Definition
A vertical bar displayed alongside the altitude tape on a primary flight display (PFD) that shows the predicted altitude the aircraft will reach in the next six seconds if the current vertical speed is maintained. The tape extends upward from the current altitude when climbing and downward when descending, and disappears when vertical speed is near zero.
Plain English
A small bar next to the altitude readout on a glass cockpit screen that shows where your altitude will be six seconds from now if you keep climbing or descending at the same rate.
Context Anchor
Seen on electronic primary flight displays during instrument flying, especially while holding altitude, climbing, descending, or leveling off.
Derivation
Trend means the direction something is heading.
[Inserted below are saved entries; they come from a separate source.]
### config.mk
export PLATFORM = sky130hd
export DESIGN_NAME = fsd_scan_driver
export DESIGN_NICKNAME = d
export VERILOG_FILES = /design/src/rtl/fsd_scan_driver.sv
export SDC_FILE = /design/constraint.sdc
export NUM_CORES = 1
export LEC_CHECK = 0
export ABC_AREA = 1
export CORE_UTILIZATION = 45
export DETAILED_ROUTE_END_ITERATION = 10
export GPL_TIMING_DRIVEN = 0
export HOLD_SLACK_MARGIN = 0.15
export PLACE_DENSITY = 0.67
export SLEW_MARGIN = 20
export SYNTH_ARGS = -nofsm -noshare
export SYNTH_HDL_FRONTEND = slang
export SYNTH_SLANG_ARGS = --single-unit
### constraint.sdc
create_clock -name clk -period 3.69 [get_ports clk]
set_input_delay 0.738 -clock clk [delete_from_list [all_inputs] [get_ports clk]]
set_output_delay 0.738 -clock clk [all_outputs]
set_load 0.005 [all_outputs]
### src/rtl/fsd_scan_driver.sv
// Multiplexed fourteen-segment scan driver: double-buffered ASCII display with frame PWM
// brightness. Define FSD_SCAN_BLINK_EN to compile in per-digit blinking.
module fsd_scan_driver #(
  parameter int DIGITS       = 4,
  parameter int DWELL        = 1,
  parameter int BRIGHT_W     = 3,
  parameter int BLINK_FRAMES = 8
) (
  input  logic                  clk,
  input  logic                  reset,
  input  logic [8*DIGITS-1:0]   chars,
  input  logic [DIGITS-1:0]     dp,
  input  logic                  load,
  input  logic [BRIGHT_W-1:0]   brightness,
  input  logic [DIGITS-1:0]     blink_mask,
  output logic [14:0]           seg,
  output logic [DIGITS-1:0]     dig,
  output logic                  frame_start
);
  localparam int DW_W  = (DWELL > 1)  ? $clog2(DWELL)  : 1;
  localparam int IDX_W = (DIGITS > 1) ? $clog2(DIGITS) : 1;

  // Active-low glyphs; lowercase folds to uppercase, anything unmapped is blank.
  function automatic logic [13:0] font(input logic [7:0] c);
    logic [7:0]  u;
    logic [13:0] on;
    u = (c >= 8'h61 && c <= 8'h7A) ? c - 8'h20 : c;
    case (u)
      8'h30: on = 14'h003F;  8'h31: on = 14'h0406;
      8'h32: on = 14'h00DB;  8'h33: on = 14'h008F;
      8'h34: on = 14'h00E6;  8'h35: on = 14'h00ED;
      8'h36: on = 14'h00FD;  8'h37: on = 14'h0007;
      8'h38: on = 14'h00FF;  8'h39: on = 14'h00EF;
      8'h41: on = 14'h00F7;  8'h42: on = 14'h128F;
      8'h43: on = 14'h0039;  8'h44: on = 14'h120F;
      8'h45: on = 14'h00F9;  8'h46: on = 14'h0071;
      8'h47: on = 14'h00BD;  8'h48: on = 14'h00F6;
      8'h49: on = 14'h1209;  8'h4A: on = 14'h001E;
      8'h4B: on = 14'h2470;  8'h4C: on = 14'h0038;
      8'h4D: on = 14'h0536;  8'h4E: on = 14'h2136;
      8'h4F: on = 14'h003F;  8'h50: on = 14'h00F3;
      8'h51: on = 14'h203F;  8'h52: on = 14'h20F3;
      8'h53: on = 14'h018D;  8'h54: on = 14'h1201;
      8'h55: on = 14'h003E;  8'h56: on = 14'h0C30;
      8'h57: on = 14'h2836;  8'h58: on = 14'h2D00;
      8'h59: on = 14'h1500;  8'h5A: on = 14'h0C09;
      8'h2D: on = 14'h00C0;
      default: on = 14'h0000;
    endcase
    return ~on;
  endfunction

  logic                       run;
  logic [IDX_W-1:0]           idx, nxt_idx;
  logic [DW_W-1:0]            dwell_cnt, nxt_dwell;
  logic                       boundary;
  logic [DIGITS-1:0][7:0]     act_chars, pend_chars, nxt_chars;
  logic [DIGITS-1:0]          act_dp, pend_dp, nxt_dp;
  logic                       pend_valid;
  logic [BRIGHT_W-1:0]        pwm_cnt, nxt_pwm;
  logic                       lit, blanked;

  // run is low only for the first edge after reset, which presents digit 0 as a boundary.
  always_comb begin
    nxt_idx   = idx;
    nxt_dwell = dwell_cnt;
    boundary  = 1'b0;
    if (!run) begin
      nxt_idx   = '0;
      nxt_dwell = '0;
      boundary  = 1'b1;
    end else if (dwell_cnt == DW_W'(DWELL - 1)) begin
      nxt_dwell = '0;
      if (idx == IDX_W'(DIGITS - 1)) begin
        nxt_idx  = '0;
        boundary = 1'b1;
      end else begin
        nxt_idx = idx + IDX_W'(1);
      end
    end else begin
      nxt_dwell = dwell_cnt + DW_W'(1);
    end
  end

  always_comb begin
    nxt_chars = act_chars;
    nxt_dp    = act_dp;
    if (boundary) begin
      if (load) begin
        nxt_chars = chars;
        nxt_dp    = dp;
      end else if (pend_valid) begin
        nxt_chars = pend_chars;
        nxt_dp    = pend_dp;
      end
    end
  end

  // pwm_cnt holds the current frame's level, so the reset-release frame uses level 0.
  assign nxt_pwm = (boundary && run) ? pwm_cnt + BRIGHT_W'(1) : pwm_cnt;
  assign lit     = (nxt_pwm <= brightness);

`ifdef FSD_SCAN_BLINK_EN
  localparam int BC_W = (BLINK_FRAMES > 1) ? $clog2(BLINK_FRAMES) : 1;
  logic [BC_W-1:0] blink_cnt, nxt_bcnt;
  logic            blink_phase, nxt_phase;

  always_comb begin
    nxt_bcnt  = blink_cnt;
    nxt_phase = blink_phase;
    if (boundary && run) begin
      if (blink_cnt == BC_W'(BLINK_FRAMES - 1)) begin
        nxt_bcnt  = '0;
        nxt_phase = ~blink_phase;
      end else begin
        nxt_bcnt = blink_cnt + BC_W'(1);
      end
    end
  end

  assign blanked = nxt_phase & blink_mask[nxt_idx];

  always_ff @(posedge clk or posedge reset) begin
    if (reset) begin
      blink_cnt   <= '0;
      blink_phase <= 1'b0;
    end else begin
      blink_cnt   <= nxt_bcnt;
      blink_phase <= nxt_phase;
    end
  end
`else
  localparam int blink_frames_unused = BLINK_FRAMES;
  logic blink_unused;
  assign blink_unused = ^blink_mask;
  assign blanked      = 1'b0;
`endif

  always_ff @(posedge clk or posedge reset) begin
    if (reset) begin
      run        <= 1'b0;
      idx        <= '0;
      dwell_cnt  <= '0;
      pwm_cnt    <= '0;
      act_chars  <= {DIGITS{8'h20}};
      act_dp     <= '1;
      pend_chars <= {DIGITS{8'h20}};
      pend_dp    <= '1;
      pend_valid <= 1'b0;
    end else begin
      run       <= 1'b1;
      idx       <= nxt_idx;
      dwell_cnt <= nxt_dwell;
      pwm_cnt   <= nxt_pwm;
      act_chars <= nxt_chars;
      act_dp    <= nxt_dp;
      if (load) begin
        pend_chars <= chars;
        pend_dp    <= dp;
      end
      if (boundary)  pend_valid <= 1'b0;
      else if (load) pend_valid <= 1'b1;
    end
  end

  always_ff @(posedge clk or posedge reset) begin
    if (reset) begin
      seg         <= 15'h7FFF;
      dig         <= '1;
      frame_start <= 1'b0;
    end else begin
      frame_start <= boundary;
      if (!lit) begin
        seg <= '1;
        dig <= '1;
      end else begin
        dig <= ~(DIGITS'(1) << nxt_idx);
        seg <= blanked ? 15'h7FFF : {nxt_dp[nxt_idx], font(nxt_chars[nxt_idx])};
      end
    end
  end
endmodule

==> key figures <==
Clocking
  • Clock Tree Root: clkbuf_16
  • Post-CTS resize count: 1
  • Max clock buf depth: 2
  • Setup bufs post-CTS: 0
  • CTS tree: yes
  • Hold-fix buffer count after cts: 0
  • Clk_lat worst skew: 0.35 ns
  • H-tree Lvls: 3
  • Num CTS Buffers: 9
  • Sink Count: 99
  • Worst-path clk slew: 0.07 ns

Route
  • Detailed Route WL: 13,400 um
  • First drt pass iteration count: 8
  • Remaining routing DRC violations: 7
  • Vias: 4,710
  • Via density: 5.07
  • Post-route ant nets: 0
  • DR WL/cell: 14.5 um
  • DR iter-0 viols: 345

Place
  • Port Buf Inserts: 60
  • Detail Placement HPWL: 10,000 um
  • Routability congestion estimate: 0.914
  • DP Area: 6250 um2

Timing
  • Worst Tran Pin Value: 0.685 ns
  • Final Hold Fails: 0
  • Crit path time final: 3.37 ns
  • Final setup fails: 0
  • Fin crit share: 91.3%
  • Slew headroom: 54.2%
  • Unrepaired setup endpoints after global routing: no
  • Final clock skew: 0.0111 ns
  • F_max: 297 MHz
  • Max Slew Vio Count: 0

Synthesis
  • Post-synth top area cell: dfrtp_1
  • Synth top cells by count: nand2_1, dfrtp_1, nand3_1, inv_1, dfstp_2
  • Synth top area share: 29.5%
  • Synth cell types: 39
  • Top FF cell, synth: dfrtp_1
  • Sequential fraction of the synthesis area: 46.4%
  • Mapped Cells: 709
  • Area contributors post-synth: dfrtp_1, nand2_1, dfstp_2
  • Syn Std Cell Area: 5440 um2
  • Yosys Warn Count: 0
  • EDFF count, synth: 0
  • Most frequent cell after synthesis: nand2_1
  • Syn_area_per_cell: 7.67 um2
  • Ys async rst share: 100%
  • Synthesized net count: 769
  • Synth Register Bits: 99

Worst setup path
  • R2r endpoint: seg[13]$_DFF_PP1_
  • Arr. time, crit path: 3.66 ns
  • Reg2Reg Depth: 16
  • Critical R2R Launch: idx[0]$_DFF_PP0_
  • Critical path's slowest cell: a31oi_2
  • Data required, critical path: 3.98 ns
  • CP most frequent cell: nand2_1
  • Setup CP Type: reg -> reg
  • CP Max Fanout: 6
  • CP Cell Sequence: ha_1, nand2_1, inv_1, nand2_1, xor2_1, inv_1, ha_1, nand2_1, o21a_1, a31oi_2, inv_1, nand2_1, inv_1, a21oi_1, nor2_1, nand2_1
  • Crit. End Element: flip-flop
  • Setup crit start kind: flip-flop
  • Worst R2R Setup Slack: 0.32 ns
  • Slowest stage delay, CP: 0.55 ns

Run status
  • Violated checks: design-rule violations
  • Status: finished with violations

Min path
  • Hold Startpoint: pend_chars[13]$_DFFE_PP1P_
  • Hold Path Class: reg -> reg
  • Worst hold path endpoint: pend_chars[13]$_DFFE_PP1P_
  • Hold depth: 2

Finish
  • Layout cells sized above 1: 15.0%
  • Post-Layout Inst Area: 6570 um2
  • Fill cell count: 1,130
  • Area delta synth->final: 20.9%
  • Nets: 841
  • Antenna cells: 0

Pwr
  • Leak: 3.28 nW
  • Peak supply drop: 0.000284 V
  • Overall Power: 3.81 mW
  • PwrDens: 580 nW/um2

Die
  • Top Ports: 66
  • Die W: 112 um
  • Starting Density: 46.8%
  • Die Y: 112 um
  • Full die area: 12,500 um2
  • Core Box Area: 11,600 um2
  • Row cnt: 39

Run
  • Maxcap violations: 0

Global route
  • Antenna violations before repair: 0
  • Gr usage total: 23.2%
  • First-pass GRT wire length: 22,700 um
  • Pin count of the biggest net entering global routing: 84
  • Vias in the first global route: 4,539
  • GRT overflow: 0
## report_power, final
part / total (mW) / leakage (nW) / internal (mW) / switching (mW)
logic: 1.45 / 1.97 / 0.531 / 0.914
clock network: 0.984 / 0.151 / 0.570 / 0.414
registers: 1.38 / 1.16 / 1.31 / 0.0679
total: 3.81 / 3.28 / 2.42 / 1.40
## worst max-delay path by stage
stage	slack, ns	from	to
5_1_grt	0.003	idx[0]$_DFF_PP0_	seg[13]$_DFF_PP1_
4_1_cts	0.1	idx[0]$_DFF_PP0_	seg[1]$_DFF_PP1_
3_3_place_gp	-0.94	reset	pend_chars[27]$_DFFE_PP0P_
3_5_place_dp	-0.08	load	seg[1]$_DFF_PP1_
6_report	0.32	idx[0]$_DFF_PP0_	seg[13]$_DFF_PP1_
2_1_floorplan	0.42	reset	act_chars[0]$_DFF_PP0_
## layout make-up
type | count | area (um2) | area share, %
Multi-Input combinational cell | 525 | 2530 | 38.5
Inverter | 54 | 208 | 3.16
Tap cell | 143 | 179 | 2.72
Timing Repair Buffer | 61 | 628 | 9.56
Sequential cell | 99 | 2520 | 38.4
Clock inverter | 4 | 57.6 | 0.876
Buffer | 31 | 193 | 2.93
Clock buffer | 12 | 256 | 3.90
## metrics by stage
| step | std cells | setup slack [ns] | hold slack [ns] | TNS, ns | util (%) |
|---|---|---|---|---|---|
| 2_1_floorplan | 709 | 0.419 | 0.438 | 0 | - |
| 3_3_place_gp | 912 | -0.942 | 0.451 | -59.87 | 53.5 |
| 3_5_place_dp | 913 | -0.0841 | 0.455 | -0.788 | 53.8 |
| 5_1_grt | 929 | 0.00318 | 0.487 | 0 | 56.6 |
| 6_report | 929 | 0.322 | 0.464 | 0 | 56.6 |
| 4_1_cts | 929 | 0.0968 | 0.467 | 0 | 56.6 |
## sequential cells by signal, indices dropped and copies added (netlist names), 2 cells and up
name and count:
pend_chars 32, dig 4, idx 2, act_chars 32, act_dp 4, pwm_cnt 3, seg 15, pend_dp 4
## cells by family after synthesis
group,count (synthesis),share of synthesized area (%)
buffers and inverters,85,7.27
flip-flops,99,46.4
XOR/XNOR,2,0.322
other,1,0.0690
AND/OR/NAND/NOR,441,36.1
adder cells (fa/ha/maj),14,3.22
AO/OA/AOI/OAI,67,6.65
## worst max-delay path, delay by kind of cell, from the launching register on
kind	cells	cell delay [ns]
flops	1	0.44
buf+inv	4	0.54
fa+ha+maj	2	0.63
xor+xnor	1	0.13
simple gates	6	0.65
compound gates	3	0.91
## routing by layer
layer / GRT usage (%) / part of all wire [%] / vias to the layer above
li1: - / - / 2402
met3: 3.32 / 5.5 / 13
met4: 7.57 / 1.3 / 0
met5: 0 / 0 / -
met2: 36.1 / 45 / 121
met1: 33.2 / 49 / 2174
Tape refers to the moving vertical strip used on glass displays to show altitude (it scrolls past a fixed pointer like a tape measure). Together: a short visual strip showing the direction altitude is trending.
Why Pilots Care
Gives immediate visual warning of any unintended climb or descent so the pilot can correct pitch before the deviation grows large.
Intuition Check
Do not read “tape” as a physical strip of material. Here it means a vertical display strip on the instrument screen. Do not read “trend” as just past behavior. Here it is a near-term indication of where the altitude is going if nothing changes.
Example Sentence 1
As the altitude trend tape touched 5,000 feet, the pilot began reducing pitch to level off at the assigned altitude.
Example Sentence 2
With the autopilot engaged, the pilot watched the altitude trend tape stay flat during level cruise.